[Dataset entries]
$ cat config.mk
export PLATFORM = sky130hd
export DESIGN_NAME = mem_arbiter
export DESIGN_NICKNAME = d
export VERILOG_FILES = /design/src/rtl/frogger_pkg.sv /design/src/rtl/kbd_capture.sv /design/src/rtl/mem_arbiter.sv
export SDC_FILE = /design/constraint.sdc
export NUM_CORES = 1
export LEC_CHECK = 0
export CAP_MARGIN = 20
export CORE_ASPECT_RATIO = 0.75
export CORE_MARGIN = 4
export CORE_UTILIZATION = 30
export CTS_BUF_LIST = sky130_fd_sc_hd__clkbuf_8
export CTS_CLUSTER_DIAMETER = 60
export DETAILED_ROUTE_END_ITERATION = 8
export PLACE_DENSITY = 0.8
export SLEW_MARGIN = 20
export SYNTH_ARGS = -nofsm -noshare
export SYNTH_HDL_FRONTEND = slang
export SYNTH_SLANG_ARGS = --single-unit
export TNS_END_PERCENT = 5
$ cat constraint.sdc
create_clock -name clk -period 1.8 [get_ports clk]
set_input_delay 0.36 -clock clk [delete_from_list [all_inputs] [get_ports clk]]
set_output_delay 0.36 -clock clk [all_outputs]
set_load 0.02 [all_outputs]
$ cat src/rtl/frogger_pkg.sv
// Shared types and constants for the mem_arbiter block.
//   arb_state_e      : arbiter FSM states; the state register also records the current bus owner
//   KBD_ADDR_DEFAULT : default word address that keyboard scan words are written to
package frogger_pkg;

  typedef enum logic [1:0] {
    IDLE    = 2'd0,
    OWN_VGA = 2'd1,
    OWN_CPU = 2'd2,
    OWN_KBD = 2'd3
  } arb_state_e;

  localparam logic [7:0] KBD_ADDR_DEFAULT = 8'hFC;

endpackage

$ cat src/rtl/kbd_capture.sv
// Keyboard scan word synchronizer and change detector.
// Build option: MEM_ARBITER_KBD_EN. When it is undefined, no flops are built here, pending is
// tied to 0 and value to 0, so the arbiter never selects the keyboard.
// Ports:
//   clk, reset : clock and asynchronous active-low reset
//   kbd_data   : raw scan word, asynchronous to clk
//   grant      : the arbiter selects the keyboard write at this edge
//   pending    : a synchronized value not yet written to memory is waiting
//   value      : latest synchronized scan word
module kbd_capture #(
  parameter int unsigned BUS = 32
) (
  input  logic           clk,
  input  logic           reset,
  input  logic [BUS-1:0] kbd_data,
  input  logic           grant,
  output logic           pending,
  output logic [BUS-1:0] value
);

`ifdef MEM_ARBITER_KBD_EN
  logic [BUS-1:0] sync1_q, sync2_q;
  logic [BUS-1:0] last_q, last_d;
  logic           pending_q, pending_d;

  always_comb begin
    last_d    = last_q;
    pending_d = pending_q;
    if (grant) begin
      // sync2_q is the word being written now; stay pending if a newer word arrives this cycle
      last_d    = sync2_q;
      pending_d = (sync1_q != sync2_q);
    end else if (sync2_q != last_q) begin
      pending_d = 1'b1;
    end
  end

  always_ff @(posedge clk or negedge reset) begin
    if (!reset) begin
      sync1_q   <= '0;
      sync2_q   <= '0;
      last_q    <= '0;
      pending_q <= 1'b0;
    end else begin
      sync1_q   <= kbd_data;
      sync2_q   <= sync1_q;
      last_q    <= last_d;
      pending_q <= pending_d;
    end
  end

  assign pending = pending_q;
  assign value   = sync2_q;
`else
  logic unused_inputs;
  assign unused_inputs = ^{clk, reset, kbd_data, grant};
  assign pending       = 1'b0;
  assign value         = '0;
`endif

endmodule

$ cat src/rtl/mem_arbiter.sv
// Single-port memory arbiter for VGA reads, CPU reads/writes and keyboard scan-word writes.
// Fixed priority VGA > CPU > KBD, except that a CPU which has waited MAX_WAIT cycles beats VGA.
// At most one registered memory command per cycle; the winner's grant is registered with it.
// Build option: MEM_ARBITER_KBD_EN enables the keyboard path (see kbd_capture).
// Ports:
//   clk, reset                : clock, asynchronous active-low reset (all outputs to 0)
//   vga_req/addr              : VGA read request; vga_gnt grant pulse; vga_valid/rdata result
//   cpu_req/we/addr/wdata     : CPU request; cpu_gnt grant pulse; cpu_valid/rdata read result
//   kbd_data                  : keyboard scan word (asynchronous)
//   mem_addr/wdata/we/re      : memory command; mem_rdata returns one cycle after mem_re
module mem_arbiter
  import frogger_pkg::*;
#(
  parameter int unsigned    BUS      = 32,
  parameter int unsigned    AW       = 8,
  parameter int unsigned    MAX_WAIT = 4,
  parameter logic [AW-1:0]  KBD_ADDR = AW'(KBD_ADDR_DEFAULT)
) (
  input  logic           clk,
  input  logic           reset,
  input  logic           vga_req,
  input  logic [AW-1:0]  vga_addr,
  output logic           vga_gnt,
  output logic           vga_valid,
  output logic [BUS-1:0] vga_rdata,
  input  logic           cpu_req,
  input  logic           cpu_we,
  input  logic [AW-1:0]  cpu_addr,
  input  logic [BUS-1:0] cpu_wdata,
  output logic           cpu_gnt,
  output logic           cpu_valid,
  output logic [BUS-1:0] cpu_rdata,
  input  logic [BUS-1:0] kbd_data,
  output logic [AW-1:0]  mem_addr,
  output logic [BUS-1:0] mem_wdata,
  output logic           mem_we,
  output logic           mem_re,
  input  logic [BUS-1:0] mem_rdata
);

  localparam int unsigned   WW       = (MAX_WAIT > 0) ? $clog2(MAX_WAIT + 1) : 1;
  localparam logic [WW-1:0] WAIT_SAT = WW'(MAX_WAIT);

  arb_state_e     state_q, state_d;
  logic [WW-1:0]  wait_q, wait_d;
  logic [AW-1:0]  mem_addr_q, mem_addr_d;
  logic [BUS-1:0] mem_wdata_q, mem_wdata_d;
  logic           mem_we_q, mem_we_d;
  logic           mem_re_q, mem_re_d;
  logic           vga_gnt_q, vga_gnt_d;
  logic           cpu_gnt_q, cpu_gnt_d;
  logic           vga_valid_q, vga_valid_d;
  logic           cpu_valid_q, cpu_valid_d;

  logic           kbd_pending;
  logic [BUS-1:0] kbd_value;
  logic           kbd_grant;

  kbd_capture #(
    .BUS (BUS)
  ) u_kbd_capture (
    .clk      (clk),
    .reset    (reset),
    .kbd_data (kbd_data),
    .grant    (kbd_grant),
    .pending  (kbd_pending),
    .value    (kbd_value)
  );

  always_comb begin
    state_d     = IDLE;
    wait_d      = wait_q;
    mem_addr_d  = mem_addr_q;
    mem_wdata_d = mem_wdata_q;
    mem_we_d    = 1'b0;
    mem_re_d    = 1'b0;
    vga_gnt_d   = 1'b0;
    cpu_gnt_d   = 1'b0;

    // Arbitration winner becomes the next owner
    if (cpu_req && (wait_q == WAIT_SAT)) begin
      state_d = OWN_CPU;
    end else if (vga_req) begin
      state_d = OWN_VGA;
    end else if (cpu_req) begin
      state_d = OWN_CPU;
    end else if (kbd_pending) begin
      state_d = OWN_KBD;
    end

    unique case (state_d)
      OWN_VGA: begin
        mem_addr_d = vga_addr;
        mem_re_d   = 1'b1;
        vga_gnt_d  = 1'b1;
      end
      OWN_CPU: begin
        mem_addr_d = cpu_addr;
        cpu_gnt_d  = 1'b1;
        if (cpu_we) begin
          mem_wdata_d = cpu_wdata;
          mem_we_d    = 1'b1;
        end else begin
          mem_re_d = 1'b1;
        end
      end
      OWN_KBD: begin
        mem_addr_d  = KBD_ADDR;
        mem_wdata_d = kbd_value;
        mem_we_d    = 1'b1;
      end
      default: ;
    endcase

    if (state_d == OWN_CPU) begin
      wait_d = '0;
    end else if (cpu_req && (wait_q != WAIT_SAT)) begin
      wait_d = wait_q + 1'b1;
    end

    // state_q still names the owner of the read issued last cycle
    vga_valid_d = mem_re_q && (state_q == OWN_VGA);
    cpu_valid_d = mem_re_q && (state_q == OWN_CPU);
  end

  assign kbd_grant = (state_d == OWN_KBD);

  always_ff @(posedge clk or negedge reset) begin
    if (!reset) begin
      state_q     <= IDLE;
      wait_q      <= '0;
      mem_addr_q  <= '0;
      mem_wdata_q <= '0;
      mem_we_q    <= 1'b0;
      mem_re_q    <= 1'b0;
      vga_gnt_q   <= 1'b0;
      cpu_gnt_q   <= 1'b0;
      vga_valid_q <= 1'b0;
      cpu_valid_q <= 1'b0;
    end else begin
      state_q     <= state_d;
      wait_q      <= wait_d;
      mem_addr_q  <= mem_addr_d;
      mem_wdata_q <= mem_wdata_d;
      mem_we_q    <= mem_we_d;
      mem_re_q    <= mem_re_d;
      vga_gnt_q   <= vga_gnt_d;
      cpu_gnt_q   <= cpu_gnt_d;
      vga_valid_q <= vga_valid_d;
      cpu_valid_q <= cpu_valid_d;
    end
  end

  assign mem_addr  = mem_addr_q;
  assign mem_wdata = mem_wdata_q;
  assign mem_we    = mem_we_q;
  assign mem_re    = mem_re_q;
  assign vga_gnt   = vga_gnt_q;
  assign cpu_gnt   = cpu_gnt_q;
  assign vga_valid = vga_valid_q;
  assign cpu_valid = cpu_valid_q;
  // Read data is forced to zero outside the valid cycle
  assign vga_rdata = vga_valid_q ? mem_rdata : '0;
  assign cpu_rdata = cpu_valid_q ? mem_rdata : '0;

endmodule
==> impl_metrics.sql <==
INSERT INTO impl_metrics (metric_group, metric, value, unit) VALUES
('status', 'status', 'complete, no violations', ''),
('sta', 'timing.final.ws_setup', '90.81', 'ps'),
('global_routing', 'gr-usage-all-layers', '0.1414', ''),
('yosys', 'synth-warning-count', '0', ''),
('placement', 'globalplace.congestion', '0.6963', ''),
('yosys', 'async_flop_share', '1.000', ''),
('finish', 'num_antenna_cells', '0', ''),
('sta', 'fin_setup_tns', '0', 'ps'),
('route', 'firstDrtPassIters', '4', ''),
('sta', 'timing_hold_violations_final', '0', ''),
('yosys', 'synth_cell_types', '20', ''),
('route', 'vias', '2256', ''),
('finish', 'final_cell_area', '0.004741', 'mm2'),
('yosys', 'synth_nets', '338', ''),
('finish', 'layout_common_cells', '127 x clkdlybuf4s50_1, 66 x and2_1, 66 x dlygate4sd2_1', ''),
('power', 'vdd.ir_drop.worst', '572.6', 'uV'),
('clock_tree', 'cts-buffers-inserted', '5', ''),
('clock_tree', 'cts.clk_slew.worst_paths', '90', 'ps'),
('sta', 'clock-skew-final', '6.332', 'ps'),
('sta', 'max_freq', '585.1', 'MHz'),
('yosys', 'synth_cells', '219', ''),
('yosys', 'ys.flop_type', 'dfrtp_1', ''),
('setup_path', 'worst_ep_arrival_time', '1350', 'ps'),
('global_routing', 'first_global_vias', '2242', ''),
('sta', 'fin_crit_sh', '0.9495', ''),
('clock_tree', 'tritoncts', 'yes', ''),
('yosys', 'avgSynthCellArea', '12.05', 'um2'),
('setup_path', 'reg2reg_from', 'wait_q[0]$_DFFE_PN0P_', ''),
('setup_path', 'critPathRequiredTime', '1440', 'ps'),
('setup_path', 'critPathMaxFanout', '33', ''),
('yosys', 'yosysTopAreaCellShare', '0.4836', ''),
('setup_path', 'crit_type', 'register to output pin', ''),
('route', 'drc_errors', '0', ''),
('sta', 'final-setup-viol-count', '0', ''),
('route', 'drt_iter0_drc', '68', ''),
('route', 'routed_wirelength', '7.953', 'mm'),
('setup_path', 'critPathCaptureType', 'output pin', ''),
('sta', 'timing_max_transition_violations_final', '0', ''),
('yosys', 'synthesis.area', '0.002639', 'mm2'),
('run', 'max_cap_viol_count', '0', ''),
('power', 'power_density', '761.0', 'mW/mm2'),
('clock_tree', 'clockBufferDepth', '2', ''),
('setup_path', 'r2r_slack', '110', 'ps'),
('finish', 'num-nets-final', '533', ''),
('finish', 'drive_above_1_share', '0.1470', ''),
('global_routing', 'grt_antenna_before_repair', '0', ''),
('clock_tree', 'clk_root_buffer_cell', 'clkbuf_8', ''),
('global_routing', 'globalRouteMet3Util', '0.04533', ''),
('clock_tree', 'clock_insertion_delay_worst_skew', '300', 'ps'),
('placement', 'buffer_ports.inserted', '194', ''),
('clock_tree', 'cts_max_level', '2', ''),
('sta', 'fin_crit', '1709', 'ps'),
('sta', 'worst_pin_slew', '324.7', 'ps'),
('route', 'vias_per_cell', '4.314', ''),
('yosys', 'synth.area.top_cells', 'dfrtp_1 48%, mux2_4 17%, and2_1 16%', ''),
('setup_path', 'worst-r2r-cell-count', '6', ''),
('yosys', 'seq_area_frac_synth', '0.4836', ''),
('die', 'core_region_area', '0.008527', 'mm2'),
('sta', 'rsz_0062_raised_after_global_routing', 'false', ''),
('route', 'postRouteAntennaNets', '0', ''),
('placement', 'post-place-ws', '-133.6', 'ps'),
('global_routing', 'grt_first_pass_wirelength', '11.69', 'mm'),
('finish', 'postLayoutCoreUtil', '0.5560', ''),
('yosys', 'synth_seq_cells', '51', ''),
('finish', 'area_delta_synth_final', '79.66', '%'),
('yosys', 'netlist.top_cell.by_area', 'dfrtp_1', ''),
('power', 'p_leak', '0.002315', 'uW'),
('clock_tree', 'post-cts-setup-buffers', '0', ''),
('die', 'die-area', '0.01038', 'mm2'),
('global_routing', 'grt_overflow_total', '0', ''),
('die', 'core.rowCount', '29', '');
[through the flow]
stage	hold slack, ps	total power, uW
floorplan	64.41	2200
global placement	366.6	2981
detailed placement	369.5	3019
CTS	37.30	3649
global route	46.72	3791
finish	25.82	3608
[cells in the mapped netlist, types with 2 or more instances]
cell and instances:
and2_1 66, a31oi_1 3, dfrtp_1 51, inv_1 13
ha_1 2, mux2_2 11, buf_6 2, clkbuf_1 10
mux2_4 29, buf_12 3, nand2_1 4, a21oi_1 8
o22ai_1 10
[how the worst max path moves through the flow]
stage	from	endpoint	cells past startpoint
5_1_grt	wait_q[0]$_DFFE_PN0P_	mem_wdata[6]$_DFFE_PN0P_	6
6_report	vga_valid$_DFF_PN0_	vga_rdata[29]	3
3_5_place_dp	mem_rdata[4]	vga_rdata[4]	3
3_3_place_gp	mem_rdata[25]	vga_rdata[25]	3
4_1_cts	vga_valid$_DFF_PN0_	vga_rdata[25]	3
2_1_floorplan	wait_q[0]$_DFFE_PN0P_	mem_wdata[10]$_DFFE_PN0P_	7
[power breakdown]
part / switching, uW / leakage (uW) / internal [uW]
registers: 114 / 0.000611 / 1350
logic: 643 / 0.00166 / 840
clock network: 391 / 0.0000483 / 275
[kinds of logic (layout without fill, tap and decap cells)]
logic type                 Yosys count  count (layout)  synth area share
AOI/OAI and AO/OA                   24              24           0.05690
adders and majority gates            2               2          0.009482
buffers and inverters               28             224           0.06401
DFF                                 51              51            0.4836
muxes                               40              40            0.2120
and+or+nand+nor                     74              74            0.1740
[per-layer routing]
layer	wire [um]	vias up
met5	0	-
met4	14	0
met3	775	2
met2	4030	96
met1	3133	1045
li1	-	1113
[cell type report]
type / count / area (um2)
clock buffer: 5 / 68.82
clock inverter: 3 / 18.77
fill: 722 / 3786
inverter: 13 / 48.80
multi-input combinational: 140 / 1196
sequential: 51 / 1276
tap: 108 / 135.1
timing repair buffer: 203 / 1997
[flip-flops by register name (all words and copies together), names as in the netlist]
register   flops
state_q        2
wait_q         3
cpu_gnt        1
mem_we         1
mem_addr       8
mem_re         1
cpu_valid      1
vga_gnt        1
vga_valid      1
mem_wdata     32
[critical path: stages (launching register included)]
cell and delay [ps]:
dfrtp_1 410, buf_12 160, and2_1 160, dlygate4sd2_1 320
[what timing repair did]
action                                  CTS  global route
resized for setup                        66             1
endpoints found under the setup margin   66             2
hold buffers                              0             0
No activity file was read; power rests on OpenSTA's default activity.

### Problem description
The answer should hold only the lines from the start of the records above through the line containing "package frogger_pkg;", each set down exactly.

### Response area
$ cat config.mk
export PLATFORM = sky130hd
export DESIGN_NAME = mem_arbiter
export DESIGN_NICKNAME = d
export VERILOG_FILES = /design/src/rtl/frogger_pkg.sv /design/src/rtl/kbd_capture.sv /design/src/rtl/mem_arbiter.sv
export SDC_FILE = /design/constraint.sdc
export NUM_CORES = 1
export LEC_CHECK = 0
export CAP_MARGIN = 20
export CORE_ASPECT_RATIO = 0.75
export CORE_MARGIN = 4
export CORE_UTILIZATION = 30
export CTS_BUF_LIST = sky130_fd_sc_hd__clkbuf_8
export CTS_CLUSTER_DIAMETER = 60
export DETAILED_ROUTE_END_ITERATION = 8
export PLACE_DENSITY = 0.8
export SLEW_MARGIN = 20
export SYNTH_ARGS = -nofsm -noshare
export SYNTH_HDL_FRONTEND = slang
export SYNTH_SLANG_ARGS = --single-unit
export TNS_END_PERCENT = 5
$ cat constraint.sdc
create_clock -name clk -period 1.8 [get_ports clk]
set_input_delay 0.36 -clock clk [delete_from_list [all_inputs] [get_ports clk]]
set_output_delay 0.36 -clock clk [all_outputs]
set_load 0.02 [all_outputs]
$ cat src/rtl/frogger_pkg.sv
// Shared types and constants for the mem_arbiter block.
//   arb_state_e      : arbiter FSM states; the state register also records the current bus owner
//   KBD_ADDR_DEFAULT : default word address that keyboard scan words are written to
package frogger_pkg;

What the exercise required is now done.